==> src/rtl/dmm_copy_engine.sv <==
// Block-copy engine: reads up to BURST_MAX words into a local buffer, writes them back out,
// and repeats until the requested byte count has been moved (forward copy only).
module dmm_copy_engine #(
  parameter int unsigned BURST_MAX = 8,
  parameter int unsigned ADDR_W    = 32
) (
  input  logic              clk,
  input  logic              rst,
  input  logic              copy_start,
  input  logic [ADDR_W-1:0] src_addr,
  input  logic [ADDR_W-1:0] dst_addr,
  input  logic [ADDR_W-1:0] copy_len,
  output logic              copy_active,
  output logic              copy_done,
  output logic              mem_rd_req,
  output logic [ADDR_W-1:0] mem_rd_addr,
  output logic [3:0]        mem_rd_len,
  input  logic              mem_rd_valid,
  input  logic [31:0]       mem_rd_data,
  output logic              mem_wr_req,
  output logic [ADDR_W-1:0] mem_wr_addr,
  output logic [3:0]        mem_wr_len,
  output logic [31:0]       mem_wr_data,
  input  logic              mem_wr_valid
);

  // Beat counters must reach BURST_MAX (up to 16), so they carry one bit more than the index.
  localparam int unsigned CntW = 5;
  localparam int unsigned IdxW = (BURST_MAX > 1) ? $clog2(BURST_MAX) : 1;

  typedef enum logic [2:0] {
    StIdle,
    StRdReq,
    StRdData,
    StWrReq,
    StWrData,
    StDone
  } state_e;

  state_e            state_q, state_d;
  logic [ADDR_W-1:0] src_q, src_d;
  logic [ADDR_W-1:0] dst_q, dst_d;
  logic [ADDR_W-1:0] remaining_q, remaining_d;
  logic [CntW-1:0]   beats_q, beats_d;
  logic [CntW-1:0]   rd_idx_q, rd_idx_d;
  logic [CntW-1:0]   wr_idx_q, wr_idx_d;
  logic [31:0]       buf_q [BURST_MAX];
  logic              buf_we;

  logic [ADDR_W-1:0] words;
  logic [ADDR_W-1:0] step;
  logic [ADDR_W-1:0] rem_after;
  logic [CntW-1:0]   beats_m1;
  logic              unused_bits;

  function automatic logic [CntW-1:0] burst_of(input logic [ADDR_W-1:0] rem);
    if (rem >= ADDR_W'(BURST_MAX)) begin
      return CntW'(BURST_MAX);
    end
    return rem[CntW-1:0];
  endfunction

  assign words       = {2'b00, copy_len[ADDR_W-1:2]};
  assign step        = ADDR_W'(beats_q) << 2;
  assign rem_after   = remaining_q - ADDR_W'(beats_q);
  assign beats_m1    = beats_q - CntW'(1);
  assign unused_bits = ^{copy_len[1:0], src_addr[1:0], dst_addr[1:0], beats_m1[CntW-1:4]};

  always_comb begin
    state_d     = state_q;
    src_d       = src_q;
    dst_d       = dst_q;
    remaining_d = remaining_q;
    beats_d     = beats_q;
    rd_idx_d    = rd_idx_q;
    wr_idx_d    = wr_idx_q;
    buf_we      = 1'b0;

    unique case (state_q)
      StIdle: begin
        if (copy_start) begin
          src_d       = {src_addr[ADDR_W-1:2], 2'b00};
          dst_d       = {dst_addr[ADDR_W-1:2], 2'b00};
          remaining_d = words;
          if (words == '0) begin
            state_d = StDone;
          end else begin
            beats_d  = burst_of(words);
            rd_idx_d = '0;
            state_d  = StRdReq;
          end
        end
      end
      StRdReq: state_d = StRdData;
      StRdData: begin
        if (mem_rd_valid) begin
          buf_we   = 1'b1;
          rd_idx_d = rd_idx_q + CntW'(1);
          if (rd_idx_d == beats_q) begin
            wr_idx_d = '0;
            state_d  = StWrReq;
          end
        end
      end
      StWrReq: state_d = StWrData;
      StWrData: begin
        if (mem_wr_valid) begin
          wr_idx_d = wr_idx_q + CntW'(1);
          if (wr_idx_d == beats_q) begin
            src_d       = src_q + step;
            dst_d       = dst_q + step;
            remaining_d = rem_after;
            if (rem_after == '0) begin
              state_d = StDone;
            end else begin
              beats_d  = burst_of(rem_after);
              rd_idx_d = '0;
              state_d  = StRdReq;
            end
          end
        end
      end
      StDone:  state_d = StIdle;
      default: state_d = StIdle;
    endcase
  end

  always_ff @(posedge clk) begin
    if (rst) begin
      state_q     <= StIdle;
      src_q       <= '0;
      dst_q       <= '0;
      remaining_q <= '0;
      beats_q     <= '0;
      rd_idx_q    <= '0;
      wr_idx_q    <= '0;
    end else begin
      state_q     <= state_d;
      src_q       <= src_d;
      dst_q       <= dst_d;
      remaining_q <= remaining_d;
      beats_q     <= beats_d;
      rd_idx_q    <= rd_idx_d;
      wr_idx_q    <= wr_idx_d;
    end
  end

  always_ff @(posedge clk) begin
    if (rst) begin
      for (int i = 0; i < int'(BURST_MAX); i++) begin
        buf_q[i] <= '0;
      end
    end else if (buf_we) begin
      buf_q[rd_idx_q[IdxW-1:0]] <= mem_rd_data;
    end
  end

  // Address/length/data outputs are gated to their phase so idle and reset present all zeros.
  always_comb begin
    copy_active = (state_q != StIdle);
    copy_done   = (state_q == StDone);
    mem_rd_req  = (state_q == StRdReq);
    mem_wr_req  = (state_q == StWrReq);
    mem_rd_addr = mem_rd_req ? src_q : '0;
    mem_rd_len  = mem_rd_req ? beats_m1[3:0] : '0;
    mem_wr_addr = mem_wr_req ? dst_q : '0;
    mem_wr_len  = mem_wr_req ? beats_m1[3:0] : '0;
    mem_wr_data = (state_q == StWrData) ? buf_q[wr_idx_q[IdxW-1:0]] : '0;
  end

endmodule

==> config.mk <==
export PLATFORM = sky130hd
export DESIGN_NAME = dmm_copy_engine
export DESIGN_NICKNAME = d
export VERILOG_FILES = /design/src/rtl/dmm_copy_engine.sv
export SDC_FILE = /design/constraint.sdc
export NUM_CORES = 1
export LEC_CHECK = 0
export CAP_MARGIN = 0
export CORE_AREA = 2 2 151 300
export CTS_BUF_LIST = sky130_fd_sc_hd__clkbuf_2
export CTS_CLUSTER_SIZE = 25
export DETAILED_ROUTE_END_ITERATION = 6
export DIE_AREA = 0 0 153 302
export HOLD_SLACK_MARGIN = 0.05
export PLACE_DENSITY_LB_ADDON = 0.1
export SLEW_MARGIN = 30
export SYNTH_ARGS = -nofsm -noshare
export SYNTH_HDL_FRONTEND = slang
export SYNTH_SLANG_ARGS = --single-unit
==> constraint.sdc <==
create_clock -name clk -period 4.52 [get_ports clk]
set_input_delay 0.452 -clock clk [delete_from_list [all_inputs] [get_ports clk]]
set_output_delay 0.452 -clock clk [all_outputs]
set_load 0.03 [all_outputs]
==> metrics.md <==
| Metric | Value |
|---|---|
| Crit path capture type | output port |
| Cell taking the most area after synthesis | edfxtp_1 |
| Final WL | ~60 mm |
| Reg2reg end | rd_idx_q[3] |
| Fmax | around 240 MHz |
| CTS tree | built |
| Die footprint | 46,200 um2 |
| CP Capture Point | mem_wr_data[22] |
| Crit-path slowest cell | dfxtp_4 |
| Longest Clk Path Bufs | 3 |
| Synth Register Bits | 369 |
| Slew headroom | 0.438 |
| Fin Setup TNS | 0 ns |
| Die width | approximately 150 um |
| WP data arrival | between 3 and 4 ns |
| Area Overhead vs Synth | 21.9% |
| Synth area leaders | edfxtp_1 39%, dfxtp_1 12%, and2_1 9.3% |
| Clk sinks | ~370 |
| Crit path launch type | register |
| Chip height | 302 um |
| Nets@finish | 2,239 |
| Leakage | 8.57 nW |
| Library cells used by synthesis | a little over 80 |
| Skew-Pair Late Insertion Delay | ~1 ns |
| I/O Pins | roughly 240 |
| Power per cell area | around 300 nW/um2 |
| Post-synth EDFFs | between 200 and 300 |
| Peak supply drop | just over 0.0002 V |
| Run status | complete, no violations |
| Count leader, synth | and2_1 |
| Residual DRC | 0 |
| Placed Area | approximately 22,000 um2 |
| H-tree Lvls | 3 |
| Final instance area | 23,700 um2 |
| Fin crit period | between 4 and 5 ns |
| Root Buffer | clkbuf_2 |
| Max-slew violation count | 0 |
| Port bufs | 230 |
| Starting DRC count in detailed routing | between 900 and 1,000 |
| CP Cell Sequence | buf_12 > mux4_2 > mux2i_1 > nor2_1 > clkdlybuf4s50_1 |
| Num CTS Buffers | 87 |
| Vias/cell | about 5.7 |
| Setup violators final | 0 |
| Hpwl dp | around 38 mm |
| Mapped Cells | 1,811 |
| Post-CTS Setup Bufs | 0 |
| Post-Synthesis Cell Area | between 15,000 and 20,000 um2 |
| Final GP Congestion | slightly above 0.9 |
| GRT Total Usage | 0.255 |
| Cell Count Post-Placement | 2,506 |
| Grt ovf | 0 |
| Setup Crit Path Kind | reg -> out |
| Top_reg_cell synth | edfxtp_1 |
| Critical path required time | between 4 and 5 ns |
| DRT Pass-1 Iters | 5 |
| RSZ-0062 raised after global routing | false |
| WL/cell | 21.9 um |
| Initial antenna violation count | 3 |
| Reg2Reg Setup Slack | about 0.5 ns |
| Fin crit share | 0.905 |
| Layout cells sized above 1 | 0.135 |
| Max Cap Viol | 0 |
| Pin count of the biggest net entering global routing | approximately 90 |
| Number of global-route vias before repair | around 16,000 |
| Hold Fails Final Rpt | 0 |
| FFs w/ async S/R, synth | 0 |
| Clock transition at the registers of the reported paths | approximately 0.11 ns |
| First-pass GRT wire length | around 91 mm |
| Initial core utilization | 0.442 |
| Non-filler cells, final | 2,713 |
| Synth cell count leaders | 288 x and2_1, 256 x edfxtp_1, 162 x nor2_1 |
| Vias post-DR | 15,579 |
| Rows | roughly 110 |
| Synth Area per Inst | roughly 11 um2 |
| Worst-margin pin slew | approximately 0.84 ns |
| ANT nets after route | 0 |
| Area share of the largest cell type after synthesis | 0.395 |
| Reg2Reg Depth | 10 |
| Register area share after synthesis | 0.511 |
| Setup Skew | 0.0517 ns |
| Max stage delay on crit path | approximately 0.8 ns |
| Worst-path maximum fanout | 28 |
| Synth warnings | 0 |
| Design Power | around 0.0072 W |
| Crit Reg-Reg Startpoint | beats_q[1] |
| Core area | ~44,000 um2 |
| Hold crit path type | in -> reg |
## metal layers
metal | vias to the layer above | part of all wire | GRT usage
met5 | - | 0 | 0
met4 | 0 | 0.038 | 0.119
met3 | 147 | 0.055 | 0.0418
met2 | 569 | 0.53 | 0.476
met1 | 7588 | 0.37 | 0.282
li1 | 7275 | - | -
## cell type report
type | count | area (um2)
diodes | 6 | 15.0
clock buffers | 128 | 641
clock inverters | 28 | 150
fillers | 3955 | 20300
inverters | 27 | 105
multi-input cells | 1285 | 9020
flip-flops and latches | 369 | 9960
well taps | 555 | 694
repair buffers | 315 | 3150
## timing repair
action                                 in CTS  in global routing
endpoints found under the hold margin      88                  0
gates resized for setup                     0                  1
hold buffers                               45                  0
setup endpoints to repair                   0                  1
## power by group
part | switching (W) | leakage (nW) | total (W) | internal [W]
registers | 0.000137 | 3.57 | 0.00390 | 0.00377
logic | 0.000610 | 4.40 | 0.00107 | 0.000456
clock network | 0.00140 | 0.600 | 0.00222 | 0.000822
## critical path, delay by kind of cell, from the launching register on
family	cells	cell delay (ns)
buf+inv	2	0.89
flops	1	0.80
mux	2	0.83
simple gates	1	0.07
## stage by stage
stage / util / hold slack (ns) / setup WS (ns)
global route: 0.539 / 0.0796 / 0.158
floorplan: - / 0.432 / 0.289
CTS: 0.538 / 0.0507 / 0.0749
global placement: 0.510 / 0.446 / 0.584
detailed placement: 0.510 / 0.445 / 0.568
finish: 0.539 / 0.162 / 0.429
## kinds of logic after synthesis
| kind of cell | synth area share |
|---|---|
| DFF | 0.511 |
| muxes | 0.0915 |
| other | 0.000193 |
| and+or+nand+nor | 0.219 |
| AOI/OAI and AO/OA | 0.118 |
| buffers and inverters | 0.0325 |
| adders and majority gates | 0.0147 |
| xor gates and xnor gates | 0.0127 |
## sequential cells by signal, summed over array words and instances, names as in the netlist, named ones only
register	flops
rd_idx_q	5
src_q	30
dst_q	30
state_q	3
buf_q	256
wr_idx_q	5
beats_q	5
remaining_q	32
## cells in the final DEF (no fill, tap or decap), types with 12 or more instances in the layout
cell type,instances
and2_1,288
edfxtp_1,256
clkdlybuf4s50_1,229
nor2_1,156
clkbuf_2,128
nand2_1,115
dfxtp_1,110
a21oi_1,84
o21ai_0,83
mux4_2,64
dlygate4sd3_1,45
and3_1,42
a211oi_1,39
nor3_1,37
nand3_1,36
mux2i_1,34
buf_4,33
inv_1,25
nor4_1,24
clkinv_1,22
a22oi_1,19
xnor2_1,18
ha_1,18
or3_1,16
a21o_1,15
nand4_1,13
o31ai_1,13
o22ai_1,12
## how the worst min path moves through the flow
stage / start / to / slack [ns] / depth (start not counted)
2_1_floorplan: remaining_q[0] / remaining_q[0] / 0.43 / 2
3_3_place_gp: remaining_q[0] / remaining_q[0] / 0.45 / 2
3_5_place_dp: remaining_q[0] / remaining_q[0] / 0.44 / 2
4_1_cts: dst_addr[31] / dst_q[31] / 0.05 / 4
5_1_grt: dst_addr[31] / dst_q[31] / 0.08 / 4
6_report: dst_addr[21] / dst_q[21] / 0.16 / 3
Power figures use the tool's default switching activity.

........

### [About this exercise]
For the string "unsigned", find every line of the material that contains it, and copy each one.

### [Output below]
  parameter int unsigned BURST_MAX = 8,
  parameter int unsigned ADDR_W    = 32
  localparam int unsigned CntW = 5;
  localparam int unsigned IdxW = (BURST_MAX > 1) ? $clog2(BURST_MAX) : 1;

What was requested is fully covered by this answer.